- What the task requires: Please copy every line with the string "amount" from the entries below.

- Dataset records:
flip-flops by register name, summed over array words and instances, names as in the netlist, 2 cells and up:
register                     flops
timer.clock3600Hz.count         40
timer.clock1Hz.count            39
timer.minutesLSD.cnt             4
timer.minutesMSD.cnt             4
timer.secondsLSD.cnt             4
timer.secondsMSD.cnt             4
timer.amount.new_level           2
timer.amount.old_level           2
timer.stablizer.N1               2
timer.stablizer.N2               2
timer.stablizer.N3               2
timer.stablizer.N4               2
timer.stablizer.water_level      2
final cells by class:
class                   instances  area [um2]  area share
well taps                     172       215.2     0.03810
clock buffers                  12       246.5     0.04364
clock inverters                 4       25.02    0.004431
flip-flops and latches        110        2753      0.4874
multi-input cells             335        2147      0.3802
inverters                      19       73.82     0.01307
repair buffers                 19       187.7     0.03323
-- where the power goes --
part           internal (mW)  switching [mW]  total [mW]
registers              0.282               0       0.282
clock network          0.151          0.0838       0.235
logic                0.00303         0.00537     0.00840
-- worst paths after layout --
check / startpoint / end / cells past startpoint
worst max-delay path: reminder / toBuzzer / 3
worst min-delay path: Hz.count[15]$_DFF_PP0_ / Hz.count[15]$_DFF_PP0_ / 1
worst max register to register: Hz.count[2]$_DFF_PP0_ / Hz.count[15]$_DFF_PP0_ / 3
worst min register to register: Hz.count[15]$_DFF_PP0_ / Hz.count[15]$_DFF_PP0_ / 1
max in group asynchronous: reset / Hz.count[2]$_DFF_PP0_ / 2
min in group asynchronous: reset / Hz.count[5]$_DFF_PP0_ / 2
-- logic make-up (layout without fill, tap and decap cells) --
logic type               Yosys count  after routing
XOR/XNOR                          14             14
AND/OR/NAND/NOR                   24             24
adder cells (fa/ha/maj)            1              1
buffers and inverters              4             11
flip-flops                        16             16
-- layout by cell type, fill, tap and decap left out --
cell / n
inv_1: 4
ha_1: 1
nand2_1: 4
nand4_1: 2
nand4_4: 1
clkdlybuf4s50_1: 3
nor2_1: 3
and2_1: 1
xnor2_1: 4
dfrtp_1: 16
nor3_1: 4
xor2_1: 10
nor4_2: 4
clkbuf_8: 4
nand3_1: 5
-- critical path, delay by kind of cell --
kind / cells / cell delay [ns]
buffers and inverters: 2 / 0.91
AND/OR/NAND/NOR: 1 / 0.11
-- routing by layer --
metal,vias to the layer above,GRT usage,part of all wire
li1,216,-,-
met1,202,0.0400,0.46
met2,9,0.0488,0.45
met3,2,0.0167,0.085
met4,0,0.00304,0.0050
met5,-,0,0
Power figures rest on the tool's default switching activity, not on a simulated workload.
File: design/flow/config.mk
export PLATFORM = sky130hd
export DESIGN_NAME = VerificationAdd
export DESIGN_NICKNAME = VerificationAdd
export VERILOG_FILES = /design/flow/design.v
export SDC_FILE = /design/flow/constraint.sdc
export NUM_CORES = 4
export LEC_CHECK = 1
export CORE_AREA = 10 10 70 70
export DIE_AREA = 0 0 80 80
File: design/flow/constraint.sdc
current_design VerificationAdd

set clk_period 3.8
set clk_io_pct 0.2

create_clock -name clk0 -period $clk_period [get_ports {clk}]

set non_clock_inputs [all_inputs -no_clocks]
set_input_delay [expr $clk_period * $clk_io_pct] -clock clk0 $non_clock_inputs
set_output_delay [expr $clk_period * $clk_io_pct] -clock clk0 [all_outputs]
File: design/flow/design.v
`timescale 1ns / 1ps
module VerificationAdd#(parameter N = 5)(clk,q_out,c_in,cout,a,b,mux_in);
input clk;
input c_in;
input [N-1:0]a;
input [N-1:0]b;
input mux_in;
output cout;
output reg [N-1:0]q_out;
wire  [N-1:0]L;
assign {cout,L} = a+b+c_in;
always @(posedge clk)
        if (mux_in ==0)
            q_out=L;
        else 
            q_out=~L;
endmodule
File: design/flow/run.sh
#!/bin/bash
# OpenROAD 26Q1-2900-gdf79404cd8, Yosys 0.63+post, stock flow scripts
make -C /OpenROAD-flow-scripts/flow DESIGN_CONFIG=/design/flow/config.mk WORK_HOME=/design/flow/orfs finish
==> flow/design.v <==
module ALU #(parameter N = 8)(input logic [N-1:0] a,b, input logic [1:0] op_code, output logic [N-1:0] res);
  always_comb
    begin
      case(op_code)
        2'b00 : res = a&b;
        2'b01 : res = a^b;
        2'b10 : res = a+b;
        2'b11 : res = a-b;
        default : res = 0;
      endcase
    end
endmodule
==> flow/run.sh <==
#!/bin/bash
# OpenROAD 26Q1-2900-gdf79404cd8, Yosys 0.63+post, stock flow scripts
make -C /OpenROAD-flow-scripts/flow DESIGN_CONFIG=/design/flow/config.mk WORK_HOME=/design/flow/orfs finish
==> flow/config.mk <==
export PLATFORM = sky130hd
export DESIGN_NAME = ALU
export DESIGN_NICKNAME = ALU
export VERILOG_FILES = /design/flow/design.v
export SDC_FILE = /design/flow/constraint.sdc
export NUM_CORES = 4
export LEC_CHECK = 1
export CORE_AREA = 10 10 81 81
export DIE_AREA = 0 0 91 91
==> flow/constraint.sdc <==
current_design ALU

set clk_period 5.6
set clk_io_pct 0.2

create_clock -name clk0 -period $clk_period

set non_clock_inputs [all_inputs -no_clocks]
set_input_delay [expr $clk_period * $clk_io_pct] -clock clk0 $non_clock_inputs
set_output_delay [expr $clk_period * $clk_io_pct] -clock clk0 [all_outputs]
==> tab_implementation.tex <==
% Yosys + OpenROAD metrics
\begin{tabular}{lr}
\hline
Metric & Value \\
\hline
\multicolumn{2}{l}{\textbf{Power}} \\
Power Density & 108 mW/mm2 \\
Worst VDD drop & 0.0357 mV \\
Static leakage power & 0.000448 uW \\
Total design power & 114 uW \\
\multicolumn{2}{l}{\textbf{Synthesis}} \\
Fraction of the yosys area taken by sequential cells & 0\% \\
Number of warning messages in the yosys log & 1 \\
\# Cells Yosys & 92 \\
Chip area estimate from yosys synthesis & 717 um2 \\
Avg Cell Area, Syn & 7.79 um2 \\
Number of distinct library cell variants in the gate-level netlist after synthesis & 33 \\
Syn Inst Count & 92 \\
Post-synthesis instance area & 717 um2 \\
\multicolumn{2}{l}{\textbf{Cells and area}} \\
Area overhead of the layout relative to synthesis & 48.5\% \\
Most used cells in the layout excluding fill and tap cells & clkdlybuf4s50\_1, ha\_1, nand2\_1 \\
Clock buffer cells & 0 \\
Final non-filler cell area & 0.00106 mm2 \\
Storage element area & 0 um2 \\
Layout cell share with drive strength beyond 1 & 4.27\% \\
Final Core Density & 22.1\% \\
FF+latch count & 0 \\
Most frequent logic cell in the layout & clkdlybuf4s50\_1 \\
\multicolumn{2}{l}{\textbf{Detailed routing}} \\
Final routed DRC violation total & 0 \\
Average vias per placed instance & 4.02 \\
Iteration-0 DRC Markers & 38 \\
Aggregate routed wire length & 1.94 mm \\
Total via count in the routed design & 740 \\
Final ANT Viol Nets & 0 \\
Detailed-routing iteration count for the pre-antenna-repair pass & 4 \\
Number of antenna diodes & 0 \\
Wire per inst & 10.5 um \\
\multicolumn{2}{l}{\textbf{Floorplanning}} \\
Std-Cell Core Area & 0.00482 mm2 \\
I/O pin total & 26 \\
Chip area & 0.00828 mm2 \\
Std-Cell Rows & 25 \\
Overall die width & 91 um \\
Overall die height & 91 um \\
Starting density of the core & 14.9\% \\
\multicolumn{2}{l}{\textbf{Worst setup path}} \\
Worst-path maximum fanout & 7 \\
Startpoint-to-endpoint class of the critical path & input port to output pin \\
Required time reported for the critical path endpoint & 4.48 ns \\
Kind of capture point of the worst setup path & output pin \\
Worst EP arrival & 3.99 ns \\
Startpoint Class & input port \\
\multicolumn{2}{l}{\textbf{GRT}} \\
Vias in the first global route & 784 \\
Global-route wire length before repair & 3.56 mm \\
Antenna violations before repair & 0 \\
Global-route usage over all layers & 4.88\% \\
Largest net degree at the start of global routing & 13 \\
Total gr overflow & 0 \\
\multicolumn{2}{l}{\textbf{Final timing}} \\
Final Hold Fails & 0 \\
Final Cycle Share & 91.3\% \\
Maximum operating frequency & 196 MHz \\
Slew Viols, Final & 0 \\
Minimum clock period after layout & 5.11 ns \\
Setup total negative slack & 0 ns \\
Unrepaired setup endpoints after global routing & no \\
Least setup slack across all paths after layout & 0.489 ns \\
Remaining max-slew budget at the tightest pin & 72.7\% \\
Final setup fails & 0 \\
Slew @ Worst Pin & 0.404 ns \\
\multicolumn{2}{l}{\textbf{Status}} \\
Run status & completed \\
\multicolumn{2}{l}{\textbf{Worst hold path}} \\
Worst Hold Depth & 5 \\
Min-delay worst type & input port to output pin \\
\multicolumn{2}{l}{\textbf{Place}} \\
Count of buffers inserted at the top-level ports & 26 \\
Final HPWL from detailed placement & 1.79 mm \\
Dpl ws & 0.448 ns \\
Placer Congestion & 0.779 \\
Cell area after placement & 0.00106 mm2 \\
\multicolumn{2}{l}{\textbf{Clocking}} \\
Post-CTS setup buffers & 0 \\
Post\_cts resized & 0 \\
\# hold bufs at CTS & 0 \\
\multicolumn{2}{l}{\textbf{Flow run}} \\
Max\_cap viols & 0 \\
Count of tool warnings & 33 \\
\hline
\end{tabular}
worst max-delay path, cell delays in order:
cell             delay [ns]
clkdlybuf4s50_1        0.47
inv_1                  0.09
ha_1                   0.16
nand2b_1               0.08
o41ai_1                0.36
xor2_1                 0.12
ha_1                   0.38
a21o_1                 0.19
a31o_1                 0.17
a21oi_1                0.16
xnor2_1                0.08
a21oi_1                0.14
clkdlybuf4s50_1        0.48
synthesized netlist by cell type (all sizes together):
master | n | area share [%]
ha | 16 | 28
nand2 | 8 | 4.2
o21ai | 8 | 6.1
a21oi | 7 | 4.9
xor2 | 7 | 11
inv | 6 | 3.1
nor2b | 5 | 4.4
xnor2 | 5 | 6.1
a211oi | 4 | 4.2
a21o | 2 | 2.1
a31oi | 2 | 1.7
clkbuf | 2 | 1.0
mux2i | 2 | 2.8
nand2b | 2 | 1.7
a21boi | 1 | 1.0
a31o | 1 | 1.2
and4 | 1 | 1.2
buf | 1 | 0.52
fa | 1 | 2.8
mux2 | 1 | 1.6
nand3b | 1 | 1.0
nor2 | 1 | 0.52
nor3 | 1 | 0.70
nor4 | 1 | 0.87
nor4b | 1 | 1.2
o2111a | 1 | 1.6
o31ai | 1 | 1.0
o41ai | 1 | 1.2
or3 | 1 | 0.87
or4 | 1 | 1.0
metal layers:
| metal | vias up | track usage, % | part of all wire, % |
|---|---|---|---|
| met3 | 0 | 0.415 | 3.0 |
| met1 | 337 | 5.77 | 43 |
| met5 | - | 0 | 0 |
| met2 | 12 | 9.73 | 54 |
| met4 | 0 | 0 | 0 |
| li1 | 391 | - | - |
cell families after synthesis:
| family | count (synthesis) | share of synthesized area [%] |
|---|---|---|
| mux | 3 | 4.36 |
| compound gates | 28 | 25.1 |
| xor+xnor | 12 | 17.3 |
| fa+ha+maj | 17 | 30.7 |
| buf+inv | 9 | 4.71 |
| simple gates | 23 | 17.8 |
power breakdown:
group	leakage [uW]	switching (uW)	internal, uW
clock network	0	0	0
logic	0.000448	48.8	65.7
registers	0	0	0
total	0.000448	48.8	65.7
path summary, 6_finish.rpt:
| path | slack [ns] | endpoint | from |
|---|---|---|---|
| max | 0.49 | res[7] | b[0] |
| min | 3.32 | res[0] | a[0] |
per-stage QoR:
step	std cells	hold WS [ns]
6_report	184	3.32
5_1_grt	184	3.40
4_1_cts	184	3.34
3_5_place_dp	184	3.33
3_3_place_gp	184	3.34
2_1_floorplan	92	2.37
final cells by class:
type	instances	area (um2)
Multi-Input combinational cell	83	683
Fill cell	540	3750
Tap cell	67	83.8
Timing Repair Buffer	28	275
Inverter	6	22.5
No activity file was given, so power comes from the tool's default toggle rates.
<file path="/design/flow/run.sh">
#!/bin/bash
# OpenROAD 26Q1-2900-gdf79404cd8, Yosys 0.63+post, stock flow scripts
make -C /OpenROAD-flow-scripts/flow DESIGN_CONFIG=/design/flow/config.mk WORK_HOME=/design/flow/orfs finish
</file>
<file path="/design/flow/config.mk">
export PLATFORM = sky130hd
export DESIGN_NAME = RCA
export DESIGN_NICKNAME = RCA
export VERILOG_FILES = /design/flow/design.v
export SDC_FILE = /design/flow/constraint.sdc
export NUM_CORES = 4
export LEC_CHECK = 1
export CORE_AREA = 10 10 91 91
export DIE_AREA = 0 0 101 101
</file>
<file path="/design/flow/constraint.sdc">
current_design RCA

set clk_period 12.3
set clk_io_pct 0.2

create_clock -name clk0 -period $clk_period

set non_clock_inputs [all_inputs -no_clocks]
set_input_delay [expr $clk_period * $clk_io_pct] -clock clk0 $non_clock_inputs
set_output_delay [expr $clk_period * $clk_io_pct] -clock clk0 [all_outputs]
</file>
--- run.sh ---
#!/bin/bash
# OpenROAD 26Q1-2900-gdf79404cd8, Yosys 0.63+post, stock flow scripts
make -C /OpenROAD-flow-scripts/flow DESIGN_CONFIG=/design/flow/config.mk WORK_HOME=/design/flow/orfs finish
--- constraint.sdc ---
current_design up_down

set clk_period 1.7
set clk_io_pct 0.2

create_clock -name clk0 -period $clk_period [get_ports {clk}]

set non_clock_inputs [all_inputs -no_clocks]
set_input_delay [expr $clk_period * $clk_io_pct] -clock clk0 $non_clock_inputs
set_output_delay [expr $clk_period * $clk_io_pct] -clock clk0 [all_outputs]
--- config.mk ---
export PLATFORM = sky130hd
export DESIGN_NAME = up_down
export DESIGN_NICKNAME = up_down
export VERILOG_FILES = /design/flow/design.v
export SDC_FILE = /design/flow/constraint.sdc
export NUM_CORES = 4
export LEC_CHECK = 1
export CORE_AREA = 10 10 70 70
export DIE_AREA = 0 0 80 80
--- design.v ---
module up_down#(parameter N = 4)(input logic clk, reset, ctrl, output logic [N-1:0] q);
  always_ff@(posedge clk or posedge reset)
    begin
      if(reset)
        q <= 0;
      else
        begin
          if(ctrl)
            q <= q-1;
          else
            q <= q+1;
        end
    end
endmodule
==> reports/results.txt <==
Status = complete, no violations
Biggest regs = q x4
RSZ-0062 raised after global routing = false
Distinct cells, synth = 8
All-Layer GR Usage = 1.30%
Fin Setup TNS = 0 ps
Max reg flops = 4
Final critical-path required period = 1440 ps
Die ar. = 6400 µm²
Cts hold-fix bufs = 0
Seq share, synth = 48.5%
Crit Path Class = in2reg
Share of cells above drive strength 1 = 15.4%
Core Util at FP = 6.04%
CTS tree = yes
Maximum vdd drop = 0.171 mV
Final Hold Vio Count = 0
Slew margin rel. = 87.4%
Clock buffer count from CTS = 3
Crit path launch type = input port
Port bufs = 6
Routed vias/inst = 2.01
Area grow syn2layout = 67.9%
Initial antenna violation count = 0
Clock Latency Late Sink = 240 ps
Area leader, netlist = dfrtp_1
Leakage = 0.149 nW
Via count = 145
Pwr/cell area = 1370 nW/µm²
Setup repair bufs after CTS = 0
RR Startpoint = q[1]
Worst hold path type = in2async
Tool Warnings = 25
Max Cap Viol = 0
N_diodes = 0
CP Capture Type = flop
Largest net degree at the start of global routing = 5
Avg Inst Size Synth = 12.1 µm²
Antenna Nets Post-Route = 0
Setup violations, final = 0
Total power = 0.475 mW
Pin slew with the least headroom to its limit = 188 ps
Largest reg by FF count = q
Average wire per standard cell = 5.31 µm
Critical Path Start = ctrl
Clk Tree Root Cell = clkbuf_4
First-pass GRT wire length = 703 µm
Max Freq = 0.695 GHz
CTS sink cnt = 4
Clock Skews = 6.44 ps
Top-area cell share = 48.5%
Remaining Overflow, GRT = 0
Part of the cycle the worst path needs = 84.6%
Die Ht = 80 µm
DRC viols = 0
Chip Area, Yosys = 206 µm²
Synthesized area = 206 µm²
First-pass DRT Iterations = 2
Clock transition at path regs = 40 ps
Yosys Instances = 17
Ports = 7
H-tree depth = 1
Die Width = 80 µm
Crit path max fanout = 4
Post-CTS sizing = 0
Initial DRC count = 2
Synth warn = 1
Core Area = 3420 µm²
Clock Path Buffers = 2
RD Place Congestion = 0.726
Routed WL = 382 µm
Arrival time at the worst endpoint = 1600 ps
Worst endpoint required time = 1860 ps
Vias in the first global route = 163
Cells after synthesis = 17
Pins over their slew limit = 0
Registers, synthesis = 4
# rows = 21
Main area contributors after synthesis = dfrtp_1 48%, ha_1 12%, fa_1 9.7%
-- layer usage --
metal	global-route usage, %	wire, µm
met5	0	0
met3	0.682	79
met2	1.69	123
met4	0.704	14
met1	1.68	166
-- layout by cell type (no fill, tap or decap) --
cell type | netlist | routed
clkbuf_4 | 0 | 3
inv_1 | 5 | 5
fa_1 | 1 | 1
a21o_1 | 1 | 1
clkdlybuf4s50_1 | 0 | 6
xor2_1 | 1 | 1
dfrtp_1 | 4 | 4
ha_1 | 2 | 2
xnor2_1 | 2 | 2
a21oi_2 | 1 | 1
-- kinds of logic (layout without fill, tap and decap cells) --
group | after synthesis | after routing | synth area share, %
adder cells (fa/ha/maj) | 3 | 3 | 21.8
XOR/XNOR | 3 | 3 | 12.7
flip-flops | 4 | 4 | 48.5
AND-OR/OR-AND | 2 | 2 | 7.88
buffers and inverters | 5 | 14 | 9.09
-- report_power, final --
part | leakage (nW) | internal (mW) | switching, mW
clock network | 0.0138 | 0.0791 | 0.0414
logic | 0.0859 | 0.129 | 0.0654
registers | 0.0496 | 0.135 | 0.0258
-- worst paths after layout --
path / end / depth (start not counted) / slack [ps]
worst min-delay path: q[3] / 2 / 290
worst max register to register: q[3] / 4 / 520
worst max-delay path: q[3] / 5 / 260
max in group asynchronous: q[0] / 2 / 1250
worst min register to register: q[0] / 1 / 510
min in group clk0: q[0] / 1 / 510
-- cell usage after synthesis --
master / count
xnor2_1: 2
dfrtp_1: 4
inv_1: 5
ha_1: 2
a21oi_2: 1
a21o_1: 1
fa_1: 1
xor2_1: 1
-- stage by stage --
step | cell area, µm² | worst slack (ps) | util (%) | hold slack, ps | instances
global placement | 324 | 17.9 | 9.49 | 486 | 69
detailed placement | 324 | 27.1 | 9.49 | 507 | 69
floorplan | 206 | 576 | - | 106 | 17
finish | 347 | 262 | 10.1 | 286 | 72
global route | 347 | 187 | 10.1 | 293 | 72
CTS | 347 | 264 | 10.1 | 287 | 72
-- cell type report --
type / instances / area, µm²
Fill cell: 397 / 3070
Sequential cell: 4 / 100
Multi-Input combinational cell: 8 / 87.6
Timing Repair Buffer: 6 / 60.1
Tap cell: 46 / 57.6
Clock buffer: 3 / 22.5
Inverter: 5 / 18.8
-- worst max-delay path: stages --
cell	delay (ps)
clkdlybuf4s50_1	560
ha_1	260
a21o_1	180
a21oi_2	140
xnor2_1	120
No activity file was given, so power comes from the tool's default toggle rates.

- Task output:
timer.amount.new_level           2
timer.amount.old_level           2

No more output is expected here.